[Entries taken from a collection]
┌────────

==> config.mk <==
export PLATFORM = sky130hd
export DESIGN_NAME = pti_irq_status
export DESIGN_NICKNAME = d
export VERILOG_FILES = /design/src/hw/pti_pkg.sv /design/src/hw/pti_irq_status.sv
export SDC_FILE = /design/constraint.sdc
export NUM_CORES = 1
export LEC_CHECK = 0
export BUFFER_PORTS_ARGS = -buffer_cell sky130_fd_sc_hd__buf_4
export CORE_MARGIN = 4
export CORE_UTILIZATION = 42
export CTS_CLUSTER_DIAMETER = 30
export DETAILED_ROUTE_END_ITERATION = 12
export GPL_TIMING_DRIVEN = 0
export PLACE_DENSITY = 0.67
export SLEW_MARGIN = 0
export SYNTH_ARGS = -nofsm -noshare
export SYNTH_HDL_FRONTEND = slang
export SYNTH_SLANG_ARGS = --single-unit
export TNS_END_PERCENT = 5
==> constraint.sdc <==
create_clock -name ref_clk_i -period 4 [get_ports ref_clk_i]
set_input_delay 0.2 -clock ref_clk_i [delete_from_list [all_inputs] [get_ports ref_clk_i]]
set_output_delay 0.2 -clock ref_clk_i [all_outputs]
set_load 0.005 [all_outputs]
==> src/hw/pti_pkg.sv <==
// Package for the timer interrupt-flag and status register bank
package pti_pkg;

    // Register byte offsets
    localparam logic [7:0] SYNC_BUSY_OFS = 8'h04;
    localparam logic [7:0] IRQ_EN_CLR_OFS = 8'h24;
    localparam logic [7:0] IRQ_EN_SET_OFS = 8'h28;
    localparam logic [7:0] FLAG_OFS = 8'h2c;
    localparam logic [7:0] STATUS_OFS = 8'h30;

    // Reset values
    localparam logic [31:0] FLAG_RST = 32'h0000_0000;
    localparam logic [31:0] STATUS_RST = 32'h0000_0001;
    localparam logic [31:0] IRQ_EN_RST = 32'h0000_0000;

    // Interrupt flag field positions
    localparam int FLG_OVF = 0;
    localparam int FLG_TRG = 1;
    localparam int FLG_CNT = 2;
    localparam int FLG_ERR = 3;
    localparam int FLG_UFS = 10;
    localparam int FLG_DFS = 11;
    localparam int FLG_FAULT = 12;
    localparam int FLG_MC = 16;
    localparam logic [31:0] FLAG_MASK = 32'h000f_fc0f;

    // Status field positions
    localparam int ST_STOP = 0;
    localparam int ST_IDX = 1;
    localparam int ST_UFS = 2;
    localparam int ST_DFS = 3;
    localparam int ST_BUFV = 5;
    localparam int ST_FAULT_IN = 8;
    localparam int ST_FAULT = 12;
    localparam int ST_CHANNEL_BUFFER_VALID = 16;
    localparam int ST_CMP = 24;
    localparam logic [31:0] STATUS_STORE_MASK = 32'h000f_f0ed;

    // Status crossing time and its cycle count at 250 MHz
    localparam int CLK_PERIOD_PS = 4000;
    localparam int STATUS_SYNC_NS = 8;
    localparam int STATUS_SYNC_CYC = (STATUS_SYNC_NS * 1000 + CLK_PERIOD_PS - 1) / CLK_PERIOD_PS;
    localparam int SYNC_BUSY_STATUS = 0;

    // Events and levels from the count logic, fault order {hard1, hard0, soft second, soft first}
    typedef struct packed {
        logic [3:0] cmp_match;
        logic [3:0] capture_valid;
        logic [3:0] capture_mode;
        logic [3:0] cc_read;
        logic [3:0] ccb_write;
        logic [3:0] compare_output_level;
        logic [3:0] fault_event;
        logic [1:0] soft_fault_resume;
        logic debug_fault;
        logic debug_mode;
        logic ramp_phase;
        logic lock_update;
        logic update;
        logic oneshot;
        logic stop_cmd;
        logic count_step;
        logic counter_event;
        logic retrigger;
        logic overflow;
        logic [2:0] buf_write;
    } pti_evt_t;

endpackage : pti_pkg

==> src/hw/pti_irq_status.sv <==
// Interrupt flag, enable and status register bank of the control timer
//
// Function
// - Enable-set write one enables counter/retrigger/overflow
// - Channel flag sets after match or capture
// - Channel flag clears on write one, capture read
// - Hard fault one flag sets, write-one clears
// - Hard fault zero flag clears on write one
// - Soft fault second flag sets, write-one clears
// - Soft fault first flag write-one clears
// - Debug fault flag sets, write-one clears
// - Update fault flag: ramp change while locked
// - Error flag on capture into full channel
// - Counter event flag sets, write-one clears
// - Retrigger flag sets, write-one clears
// - Overflow flag sets, write-one clears
// - Writing zero leaves any flag unchanged
// - Flag register at its offset, resets clear
// - Status resets with only stopped bit set
// - Status bits 24-27 show compare outputs
// - Fault input status bits follow inputs
// - Capture buffer valid set, cleared on read
// - Period buffer valid set, update while locked or write clears
// - Stopped bit set on halt, cleared on step
//
// Local design decision: the APB register port.
`timescale 1ns/100ps
`default_nettype none

module pti_irq_status #(
    parameter int NUM_CH = 4,
    parameter bit EXTENDED = 1'b1
) (
    input wire logic ref_clk_i,
    input wire logic rst_i,
    input wire logic psel_i,
    input wire logic penable_i,
    input wire logic pwrite_i,
    input wire logic [7:0] paddr_i,
    input wire logic [31:0] pwdata_i,
    output logic [31:0] prdata_o,
    output logic pready_o,
    output logic pslverr_o,
    input wire pti_pkg::pti_evt_t evt_i,
    input wire logic [3:0] fault_pin_i,
    output logic irq_o
);
    import pti_pkg::*;

    // Bit layout is fixed at four channels
    if (NUM_CH != 4) begin : g_bad_ch
        $error("pti_irq_status supports only NUM_CH = 4");
    end

    logic [31:0] flag_reg;
    logic [31:0] flag_next;
    logic [31:0] irq_en_reg;
    logic [31:0] status_reg;
    logic [31:0] status_next;
    logic [31:0] status_view;
    logic [31:0] prdata_reg;
    logic pslverr_reg;
    logic [3:0] fault_meta_reg;
    logic [3:0] fault_in_reg;
    logic ramp_prev_reg;
    logic [1:0] busy_cnt_reg;
    logic [31:0] flag_set;
    logic [31:0] flag_clr;
    logic [31:0] st_set;
    logic [31:0] st_clr;
    logic setup_ph;
    logic access_wr;
    logic ramp_change;

    // Address decode for the error answer; the read mux decodes on its own
    function automatic logic addr_mapped(input logic [7:0] a);
        return (a == SYNC_BUSY_OFS) || (a == IRQ_EN_CLR_OFS) || (a == IRQ_EN_SET_OFS)
            || (a == FLAG_OFS) || (a == STATUS_OFS);
    endfunction : addr_mapped

    function automatic logic wr_hit(input logic wr, input logic [7:0] a, input logic [7:0] ofs);
        return wr && (a == ofs);
    endfunction : wr_hit

    assign setup_ph = psel_i && !penable_i;
    assign access_wr = psel_i && penable_i && pwrite_i;
    assign ramp_change = evt_i.ramp_phase != ramp_prev_reg;

    // Fault pins come from outside, two flops before use
    always_ff @(posedge ref_clk_i or posedge rst_i) begin
        if (rst_i) begin
            fault_meta_reg <= 4'h0;
            fault_in_reg <= 4'h0;
        end else begin
            fault_meta_reg <= fault_pin_i;
            fault_in_reg <= fault_meta_reg;
        end
    end

    // Previous ramp phase for change detection
    always_ff @(posedge ref_clk_i or posedge rst_i) begin
        if (rst_i) begin
            ramp_prev_reg <= 1'b0;
        end else begin
            ramp_prev_reg <= evt_i.ramp_phase;
        end
    end

    // Flag set and clear terms; set wins over a clear in the same cycle
    always_comb begin
        flag_set = 32'h0000_0000;
        flag_clr = 32'h0000_0000;
        flag_set[FLG_OVF] = evt_i.overflow;
        flag_set[FLG_TRG] = evt_i.retrigger;
        flag_set[FLG_CNT] = evt_i.counter_event;
        // Capture into a still-set channel has nowhere to go
        flag_set[FLG_ERR] = |(evt_i.capture_valid & flag_reg[FLG_MC +: 4]);
        flag_set[FLG_UFS] = EXTENDED && ramp_change && evt_i.lock_update;
        flag_set[FLG_DFS] = evt_i.debug_fault;
        flag_set[FLG_FAULT +: 4] = evt_i.fault_event;
        flag_set[FLG_MC +: 4] = evt_i.cmp_match | evt_i.capture_valid;
        if (wr_hit(access_wr, paddr_i, FLAG_OFS)) begin
            flag_clr = pwdata_i & FLAG_MASK;
        end
        flag_clr[FLG_MC +: 4] = flag_clr[FLG_MC +: 4]
            | (evt_i.cc_read & evt_i.capture_mode);
        flag_next = ((flag_reg & ~flag_clr) | flag_set) & FLAG_MASK;
    end

    // Flag register, all clear after reset
    always_ff @(posedge ref_clk_i or posedge rst_i) begin
        if (rst_i) begin
            flag_reg <= FLAG_RST;
        end else begin
            flag_reg <= flag_next;
        end
    end

    // Enable register: set and clear aliases, zero writes ignored
    always_ff @(posedge ref_clk_i or posedge rst_i) begin
        if (rst_i) begin
            irq_en_reg <= IRQ_EN_RST;
        end else if (wr_hit(access_wr, paddr_i, IRQ_EN_SET_OFS)) begin
            irq_en_reg <= irq_en_reg | (pwdata_i & FLAG_MASK);
        end else if (wr_hit(access_wr, paddr_i, IRQ_EN_CLR_OFS)) begin
            irq_en_reg <= irq_en_reg & ~pwdata_i;
        end
    end

    // Request is a plain level of enabled flags
    assign irq_o = |(flag_reg & irq_en_reg);

    // Stored status bits: set and clear terms, set wins
    always_comb begin
        st_set = 32'h0000_0000;
        st_clr = 32'h0000_0000;
        st_set[ST_STOP] = evt_i.stop_cmd || (evt_i.update && evt_i.oneshot);
        st_clr[ST_STOP] = evt_i.count_step;
        st_set[ST_UFS] = EXTENDED && ramp_change && evt_i.lock_update;
        st_set[ST_DFS] = evt_i.debug_fault;
        st_set[ST_BUFV +: 3] = evt_i.buf_write;
        st_clr[ST_BUFV +: 3] = {3{evt_i.update && evt_i.lock_update}};
        st_set[ST_FAULT +: 4] = evt_i.fault_event;
        st_clr[ST_FAULT +: 2] = evt_i.soft_fault_resume;
        // Capture channels fill on capture, compare channels on buffer write
        st_set[ST_CHANNEL_BUFFER_VALID +: 4] = (evt_i.capture_valid & evt_i.capture_mode)
            | (evt_i.ccb_write & ~evt_i.capture_mode);
        st_clr[ST_CHANNEL_BUFFER_VALID +: 4] = (evt_i.cc_read & evt_i.capture_mode)
            | ({4{evt_i.update}} & ~evt_i.capture_mode);
        if (wr_hit(access_wr, paddr_i, STATUS_OFS)) begin
            st_clr[ST_UFS] = pwdata_i[ST_UFS];
            st_clr[ST_DFS] = st_clr[ST_DFS] | (pwdata_i[ST_DFS] && !evt_i.debug_mode);
            st_clr[ST_BUFV +: 3] = st_clr[ST_BUFV +: 3] | pwdata_i[ST_BUFV +: 3];
            // Write-one clears a fault state only while its input is quiet
            st_clr[ST_FAULT +: 4] = st_clr[ST_FAULT +: 4]
                | (pwdata_i[ST_FAULT +: 4] & ~fault_in_reg);
            st_clr[ST_CHANNEL_BUFFER_VALID +: 4] = st_clr[ST_CHANNEL_BUFFER_VALID +: 4]
                | (pwdata_i[ST_CHANNEL_BUFFER_VALID +: 4] & ~evt_i.capture_mode & {4{evt_i.lock_update}});
        end
        status_next = ((status_reg & ~st_clr) | st_set) & STATUS_STORE_MASK;
    end

    // Status store, only the stopped bit set out of reset
    always_ff @(posedge ref_clk_i or posedge rst_i) begin
        if (rst_i) begin
            status_reg <= STATUS_RST;
        end else begin
            status_reg <= status_next;
        end
    end

    // Live levels join the stored bits on read
    always_comb begin
        status_view = status_reg;
        status_view[ST_IDX] = evt_i.ramp_phase;
        status_view[ST_FAULT_IN +: 4] = fault_in_reg;
        status_view[ST_CMP +: 4] = evt_i.compare_output_level;
    end

    // Busy window after any status access, for software to poll
    always_ff @(posedge ref_clk_i or posedge rst_i) begin
        if (rst_i) begin
            busy_cnt_reg <= 2'd0;
        end else if (psel_i && penable_i && (paddr_i == STATUS_OFS)) begin
            busy_cnt_reg <= 2'(STATUS_SYNC_CYC);
        end else if (busy_cnt_reg != 2'd0) begin
            busy_cnt_reg <= busy_cnt_reg - 2'd1;
        end
    end

    // Read data and error captured in the setup cycle
    always_ff @(posedge ref_clk_i or posedge rst_i) begin
        if (rst_i) begin
            prdata_reg <= 32'h0000_0000;
            pslverr_reg <= 1'b0;
        end else if (setup_ph) begin
            pslverr_reg <= !addr_mapped(paddr_i);
            prdata_reg <= 32'h0000_0000;
            if (!pwrite_i) begin
                case (paddr_i)
                    SYNC_BUSY_OFS: prdata_reg[SYNC_BUSY_STATUS] <= busy_cnt_reg != 2'd0;
                    IRQ_EN_CLR_OFS: prdata_reg <= irq_en_reg;
                    IRQ_EN_SET_OFS: prdata_reg <= irq_en_reg;
                    FLAG_OFS: prdata_reg <= flag_reg;
                    STATUS_OFS: prdata_reg <= status_view;
                    default: prdata_reg <= 32'h0000_0000;
                endcase
            end
        end
    end

    // Zero wait states: ready in the first access cycle
    assign pready_o = psel_i && penable_i;
    assign pslverr_o = psel_i && penable_i && pslverr_reg;
    assign prdata_o = prdata_reg;

    // Per-channel checks: the same rules hold on every channel
    for (genvar ch = 0; ch < 4; ch++) begin : g_ch_chk

    end

    // Per-fault checks; index 0 is the soft first input, index 3 hard one
    for (genvar f = 0; f < 4; f++) begin : g_fault_chk

    end
endmodule : pti_irq_status

`default_nettype wire

==> flow_summary.yaml <==
power_and_ir_drop:
  p_per_area_nw_per_um2: 334
  p_leak_uw: 0.00272
  swShare_pct: 24.5
  switchingPower_uw: 500
  seq_power_share_pct: 53.8
  comb_power_share_pct: 13.1
  p_clk_share_pct: 33.0
  p_int_uw: 1540
  peakVddDrop_uv: 221
worst_setup_path:
  crit_slowest_cell: "nor3b_1"
  end_kind: "register"
  path_class: "input pin to register"
  crit_chain: "buf_4 -> or4_4 -> buf_6 -> nor3b_1 -> clkbuf_1 -> a2bb2oi_1 -> o21ai_0"
  worst_setup_path_start_kind: "input pin"
  critPathMaxFanout: 10
  cp.arrival_ns: 2.40
  crit-reg2reg-launch: "busy_cnt_reg[0]"
  slowest_delay_ns: 0.53
  reg2reg_depth: 6
  reg2reg_to: "prdata_o[0]"
  critPathRequiredTime_ns: 4.27
  rrSetupSlack_ns: 2.59
synth:
  synth_cell_types: 55
  synth-seq-cells: 104
  synth_warnings: 0
  synth_area_um2: 4670
  synth_nets: 554
  postSynthAreaPerCell_um2: 10.2
  yosysTopAreaCell: "dfrtp_1"
  yosys-top-cells-area: "dfrtp_1 55%, nand2_1 6.5%, o21ai_0 4.6%, a22oi_1 4.5%, a21boi_0 3.5%"
  syn_inst: 460
  synth_edf_count: 0
  async_flop_share_pct: 100
  yosysTopAreaCellShare_pct: 55.1
  ys.flop_type: "dfrtp_1"
  ys_seq_area_share_pct: 55.7
timing:
  hold_viol_final: 0
  layout_setup_ws_ns: 1.87
  fin_crit_sh_pct: 53.2
  setup_viol: 0
  skew_ns: 0.0123
  drv_slew: 0
  fin_crit_ns: 2.13
  slew_headroom_pct: 33.5
  worstMarginPinSlew_ns: 0.995
  grt_setup_unrepaired: "false"
  max_freq_mhz: 470
  hold_slack_ns: 0.0167
place:
  hpwl_um: 10100
  post-place-ws_ns: 1.48
  gp_congestion: 0.870
  port_buffers: 126
global_route:
  grt_pass1_wl_um: 21700
  grt_pass1_vias: 4229
  grt-ovfl-total: 0
  grt_busiest_layer: "met2"
  grtUsageMet1_pct: 30.1
  use_met3_pct: 4.30
  grt_start_max_net_pins: 76
  grt_usage_pct: 21.4
  antenna_found_initial: 0
  gr-usage-met2_pct: 34.6
hold_path:
  min_path_cells: 2
  worstHoldStart: "pwdata_i[26]"
  worstHoldEndpoint: "irq_en_reg[26]"
  hp-class: "input pin to register"
finish:
  syn_to_final_growth_pct: 30.5
  diodes: 0
  n_fill_cell: 967
  layout_common_cells: "126 x buf_4, 103 x dfrtp_1, 81 x nand2_1"
  multi_input_area_um2: 1900
  seqCellArea_um2: 2600
  drive_above_1_share_pct: 25.7
  final_common_cell: "buf_4"
  finalNetCount: 699
floorplanning:
  die_w_um: 113
  pin_count: 128
  initial_core_util_pct: 42.9
  rows: 38
  die_h_um: 113
  core_area_um2: 10900
  die-area_um2: 12900
status:
  status: "completed"
clock_tree:
  clockBufferDepth: 2
  cts_resized: 0
  clock_sinks: 104
  cts_tree: "yes"
  ctsHtreeMaxLevel: 3
  numCtsBuffers: 9
  clk_latency_ns: 0.36
  clockRootBuffer: "clkbuf_8"
  cts_setup_buffers: 0
  path_clk_slew_ns: 0.10
route:
  final_antenna_net_count: 0
  vias: 4129
  drt_pre_antenna_iters: 5
  wl_um: 13300
  vias_per_cell: 5.51
  drcViolationCount: 0
  first_iter_violations: 271
  avgRoutedWirePerCell_um: 17.8
run:
  cap_violations: 0
-- cell usage after synthesis (all sizes together), types with 2 or more instances --
library cell,number
a31oi,12
a2bb2oi,13
a22oi,28
nand4b,3
and4b,2
nand2b,6
a21oi,6
a211oi,2
buf,4
clkbuf,21
nand4,2
a221oi,2
nor3b,5
nor2b,3
or4,2
o21ai,43
a21o,5
o31ai,4
a21boi,22
a22o,7
o21a,3
xor2,3
nand2,81
nand3,10
and3,2
a211o,3
dfrtp,103
nor3,4
a31o,3
inv,18
or3,2
nor2,17
nor4,3
-- worst max-delay path by stage --
stage	startpoint	to	slack (ns)	depth (start not counted)
floorplan	rst_i	async pin	1.07	1
global placement	rst_i	fault_meta_reg[1]	-0.09	2
detailed placement	paddr_i[4]	status_reg[5]	1.48	6
CTS	paddr_i[4]	status_reg[5]	1.87	6
global route	paddr_i[4]	status_reg[5]	1.70	6
finish	paddr_i[1]	prdata_o[18]	1.87	7
-- cell families after synthesis --
| group | synth area share [%] |
|---|---|
| compound gates | 23.8 |
| simple gates | 15.7 |
| flops | 55.7 |
| buf+inv | 3.67 |
| xor+xnor | 0.562 |
| mux | 0.214 |
| fa+ha+maj | 0.268 |
-- through the flow --
step                std cells  setup TNS (ns)  util, %  cell area (um2)  power, uW
global route              750               0     56.0             6100       2130
CTS                       749               0     56.0             6090       2050
floorplan                 460               0        -             4670       1240
finish                    750               0     56.0             6100       2040
global placement          726           -8.47     53.2             5800       1360
detailed placement        727               0     53.5             5830       1380
-- per-layer routing --
layer  wire length, um  vias up
met4               177        0
met5                 0        -
met1              5910     1990
li1                  -     1958
met2              6280      167
met3               939       14
-- power by group through the flow --
stage | Combinational (uW) | Clock, uW | Sequential [uW]
finish | 267 | 673 | 1100
global route | 296 | 732 | 1100
CTS | 269 | 687 | 1100
detailed placement | 263 | 0 | 1120
global placement | 247 | 0 | 1120
floorplan | 132 | 0 | 1110
-- critical path: cells and delay by family --
family	cells	cell delay, ns
AND/OR/NAND/NOR	2	1.05
buffers and inverters	3	0.74
AO/OA/AOI/OAI	2	0.40
-- area by class of cell --
class,instances,area share [%]
buffer,25,1.70
clock buffer,12,2.54
clock inverter,4,0.841
inverter,18,1.15
multi-input combinational,313,31.1
sequential,104,42.7
tap,140,2.87
timing repair buffer,134,17.1
-- what timing repair did --
action                                  4_1_cts  5_1_grt
hold buffers                                  6        1
endpoints found under the hold margin        33        1
endpoints found under the setup margin        0        0
(Power assumes the default switching activity.)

└────────

_The task_:
Among the entries above, locate the lines containing "cleared on read" and "logic [31:0] flag_reg;", and transcribe exactly those two lines and all lines between.

_Your response_:
// - Capture buffer valid set, cleared on read
// - Period buffer valid set, update while locked or write clears
// - Stopped bit set on halt, cleared on step
//
// Local design decision: the APB register port.
`timescale 1ns/100ps
`default_nettype none

module pti_irq_status #(
    parameter int NUM_CH = 4,
    parameter bit EXTENDED = 1'b1
) (
    input wire logic ref_clk_i,
    input wire logic rst_i,
    input wire logic psel_i,
    input wire logic penable_i,
    input wire logic pwrite_i,
    input wire logic [7:0] paddr_i,
    input wire logic [31:0] pwdata_i,
    output logic [31:0] prdata_o,
    output logic pready_o,
    output logic pslverr_o,
    input wire pti_pkg::pti_evt_t evt_i,
    input wire logic [3:0] fault_pin_i,
    output logic irq_o
);
    import pti_pkg::*;

    // Bit layout is fixed at four channels
    if (NUM_CH != 4) begin : g_bad_ch
        $error("pti_irq_status supports only NUM_CH = 4");
    end

    logic [31:0] flag_reg;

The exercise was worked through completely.